VL serves as a precursor symptom of pelvic floor dysfunction, but in the initial phases of the condition, especially in patients with mild VL, there are often no obvious clinical signs. This presents a significant challenge for clinical doctors in terms of diagnosis and treatment. Even for experienced clinical doctors, accurately diagnosing mild VL is quite difficult. In addition, duo to the lack of significant impact on persons’ daily lives, the clinical consultation rate at this stage is extremely low. The combined effects of the aforementioned reasons make it difficult to intervene in VL in the early stages in a timely manner. Moreover, it is challenging to effectively differentiate between moderate VL and severe VL. Moderate VL can be treated with either surgery or rehabilitation therapy, while severe VL typically requires surgery. Due to the challenges in effective differentiation, doctors often lean towards recommending surgery in clinical practice. This not only exacerbates the physical discomfort of persons with VL but also increases their psychological stress, reduces compliance, and impacts treatment outcomes. Therefore, it is crucial to find a prediction model that can accurately distinguish between healthy, mild VL, as well as moderate VL and severe VL. Such a model can assist doctors in diagnosing persons’ conditions more accurately, devising personalized treatment plans, avoiding unnecessary surgeries, reducing persons’ psychological stress, improving patient compliance and treatment outcomes, thus enhancing overall treatment results. Presently, machine learning is extensively utilized to aid in the diagnosis and treatment of a range of clinical diseases12,19,20,21,22,23, demonstrating extremely outstanding predictive performance.
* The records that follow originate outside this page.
`config.mk`:
```
export PLATFORM = sky130hd
export DESIGN_NAME = spi_mcp_rx
export DESIGN_NICKNAME = d
export VERILOG_FILES = /design/src/rtl/spi_mcp_rx_pkg.sv /design/src/rtl/mcp_lane_rx.sv /design/src/rtl/spi_mcp_rx.sv
export SDC_FILE = /design/constraint.sdc
export NUM_CORES = 1
export LEC_CHECK = 0
export CORE_MARGIN = 3
export CORE_UTILIZATION = 33
export DETAILED_ROUTE_END_ITERATION = 8
export PLACE_DENSITY = 0.61
export SYNTH_ARGS = -nofsm -noshare
export SYNTH_HDL_FRONTEND = slang
export SYNTH_SLANG_ARGS = --single-unit
export TNS_END_PERCENT = 30
```
`constraint.sdc`:
```
create_clock -name clock -period 2.3 [get_ports clock]
set_clock_uncertainty 0.05 [all_clocks]
set_input_delay 0.46 -clock clock [delete_from_list [all_inputs] [get_ports clock]]
set_output_delay 0.46 -clock clock [all_outputs]
set_load 0.1 [all_outputs]
```
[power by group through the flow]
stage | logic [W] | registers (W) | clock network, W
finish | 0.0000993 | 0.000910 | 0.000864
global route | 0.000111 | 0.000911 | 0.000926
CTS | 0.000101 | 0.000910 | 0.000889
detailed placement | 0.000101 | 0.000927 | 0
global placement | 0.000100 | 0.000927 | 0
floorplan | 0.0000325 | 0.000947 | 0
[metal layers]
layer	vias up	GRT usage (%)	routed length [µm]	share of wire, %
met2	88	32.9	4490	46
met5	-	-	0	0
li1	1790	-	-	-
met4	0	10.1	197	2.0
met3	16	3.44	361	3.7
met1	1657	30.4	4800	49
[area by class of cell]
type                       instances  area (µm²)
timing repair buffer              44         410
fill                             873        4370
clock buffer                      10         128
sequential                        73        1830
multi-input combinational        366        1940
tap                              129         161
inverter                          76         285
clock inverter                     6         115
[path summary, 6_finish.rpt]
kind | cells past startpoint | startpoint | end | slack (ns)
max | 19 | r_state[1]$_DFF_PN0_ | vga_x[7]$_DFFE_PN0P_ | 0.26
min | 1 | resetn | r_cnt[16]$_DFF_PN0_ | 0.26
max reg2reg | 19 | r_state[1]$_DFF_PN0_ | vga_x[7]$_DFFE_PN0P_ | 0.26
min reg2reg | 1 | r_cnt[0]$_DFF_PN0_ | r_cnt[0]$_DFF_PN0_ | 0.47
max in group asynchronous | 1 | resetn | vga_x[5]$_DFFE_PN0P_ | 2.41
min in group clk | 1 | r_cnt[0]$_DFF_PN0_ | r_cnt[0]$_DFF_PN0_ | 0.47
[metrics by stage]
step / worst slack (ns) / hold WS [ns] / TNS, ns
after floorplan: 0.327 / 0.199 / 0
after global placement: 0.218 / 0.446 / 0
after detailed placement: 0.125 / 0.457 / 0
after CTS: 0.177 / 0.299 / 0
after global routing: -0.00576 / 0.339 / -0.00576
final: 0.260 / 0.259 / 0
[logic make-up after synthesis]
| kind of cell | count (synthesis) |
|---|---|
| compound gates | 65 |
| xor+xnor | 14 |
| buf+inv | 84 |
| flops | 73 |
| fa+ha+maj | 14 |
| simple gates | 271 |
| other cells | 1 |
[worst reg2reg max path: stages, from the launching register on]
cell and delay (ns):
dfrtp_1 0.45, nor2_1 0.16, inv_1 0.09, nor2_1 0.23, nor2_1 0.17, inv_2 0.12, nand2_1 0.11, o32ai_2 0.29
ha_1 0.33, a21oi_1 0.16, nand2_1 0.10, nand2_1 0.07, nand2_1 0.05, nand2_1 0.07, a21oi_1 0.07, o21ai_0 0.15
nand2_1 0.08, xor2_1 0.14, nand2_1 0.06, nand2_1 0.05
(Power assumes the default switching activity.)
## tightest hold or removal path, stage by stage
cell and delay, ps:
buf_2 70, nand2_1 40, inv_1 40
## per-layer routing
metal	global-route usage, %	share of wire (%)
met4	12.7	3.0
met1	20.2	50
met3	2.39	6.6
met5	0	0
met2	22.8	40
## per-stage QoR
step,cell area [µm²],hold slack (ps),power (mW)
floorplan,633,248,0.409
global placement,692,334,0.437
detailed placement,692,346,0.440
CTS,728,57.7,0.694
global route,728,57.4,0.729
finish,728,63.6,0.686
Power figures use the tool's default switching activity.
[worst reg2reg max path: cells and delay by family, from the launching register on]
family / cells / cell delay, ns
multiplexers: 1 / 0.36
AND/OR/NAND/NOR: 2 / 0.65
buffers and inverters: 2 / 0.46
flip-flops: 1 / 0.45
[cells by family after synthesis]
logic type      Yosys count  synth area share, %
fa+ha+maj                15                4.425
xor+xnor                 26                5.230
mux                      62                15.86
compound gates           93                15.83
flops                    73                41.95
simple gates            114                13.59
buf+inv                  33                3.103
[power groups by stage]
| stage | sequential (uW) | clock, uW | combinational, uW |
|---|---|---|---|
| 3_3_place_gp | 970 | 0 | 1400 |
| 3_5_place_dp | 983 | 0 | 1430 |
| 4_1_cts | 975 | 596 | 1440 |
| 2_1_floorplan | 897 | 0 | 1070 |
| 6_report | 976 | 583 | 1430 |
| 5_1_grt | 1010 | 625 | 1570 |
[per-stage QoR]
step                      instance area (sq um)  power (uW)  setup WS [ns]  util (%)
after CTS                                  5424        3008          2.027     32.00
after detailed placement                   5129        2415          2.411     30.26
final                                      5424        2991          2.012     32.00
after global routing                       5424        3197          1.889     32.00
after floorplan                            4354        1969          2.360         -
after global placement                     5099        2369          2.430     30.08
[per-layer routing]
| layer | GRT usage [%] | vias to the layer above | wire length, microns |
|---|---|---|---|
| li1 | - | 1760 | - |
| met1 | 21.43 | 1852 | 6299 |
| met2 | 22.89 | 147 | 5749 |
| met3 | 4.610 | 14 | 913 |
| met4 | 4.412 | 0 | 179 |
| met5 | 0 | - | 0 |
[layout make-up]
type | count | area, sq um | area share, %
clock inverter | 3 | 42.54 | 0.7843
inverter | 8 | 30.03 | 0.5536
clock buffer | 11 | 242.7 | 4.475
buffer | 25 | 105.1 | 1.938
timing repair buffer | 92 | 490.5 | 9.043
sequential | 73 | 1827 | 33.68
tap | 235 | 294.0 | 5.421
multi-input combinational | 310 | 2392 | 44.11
LightGBM, Random Forest, XGBoost, and AdaBoost are four machine learning algorithms widely used in the field of disease diagnosis and prediction24. LightGBM is an efficient gradient boosting model that utilizes histogram algorithms to enhance training speed, rendering it particularly suitable for processing large-scale datasets25. Random Forest increases model stability and accuracy by constructing multiple decision trees and aggregating their outputs, while demonstrating remarkable resistance to overfitting26. XGBoost also belongs to the gradient boosting family and enhances training efficiency through the application of regularization and parallel computing techniques, contributing to its exceptional performance in numerous machine learning competitions27. In contrast, AdaBoost constructs a robust classifier by integrating the strengths of multiple weak classifiers, thereby significantly improving classification performance, although it is more sensitive to noise and outliers28. The primary differences among these four algorithms reside in their model construction methods, data processing strategies, and robustness to various data types and noise. Integrating these algorithms within specific application contexts can effectively aid researchers and engineers in selecting the most appropriate predictive models, thereby improving the accuracy of disease diagnosis and prediction.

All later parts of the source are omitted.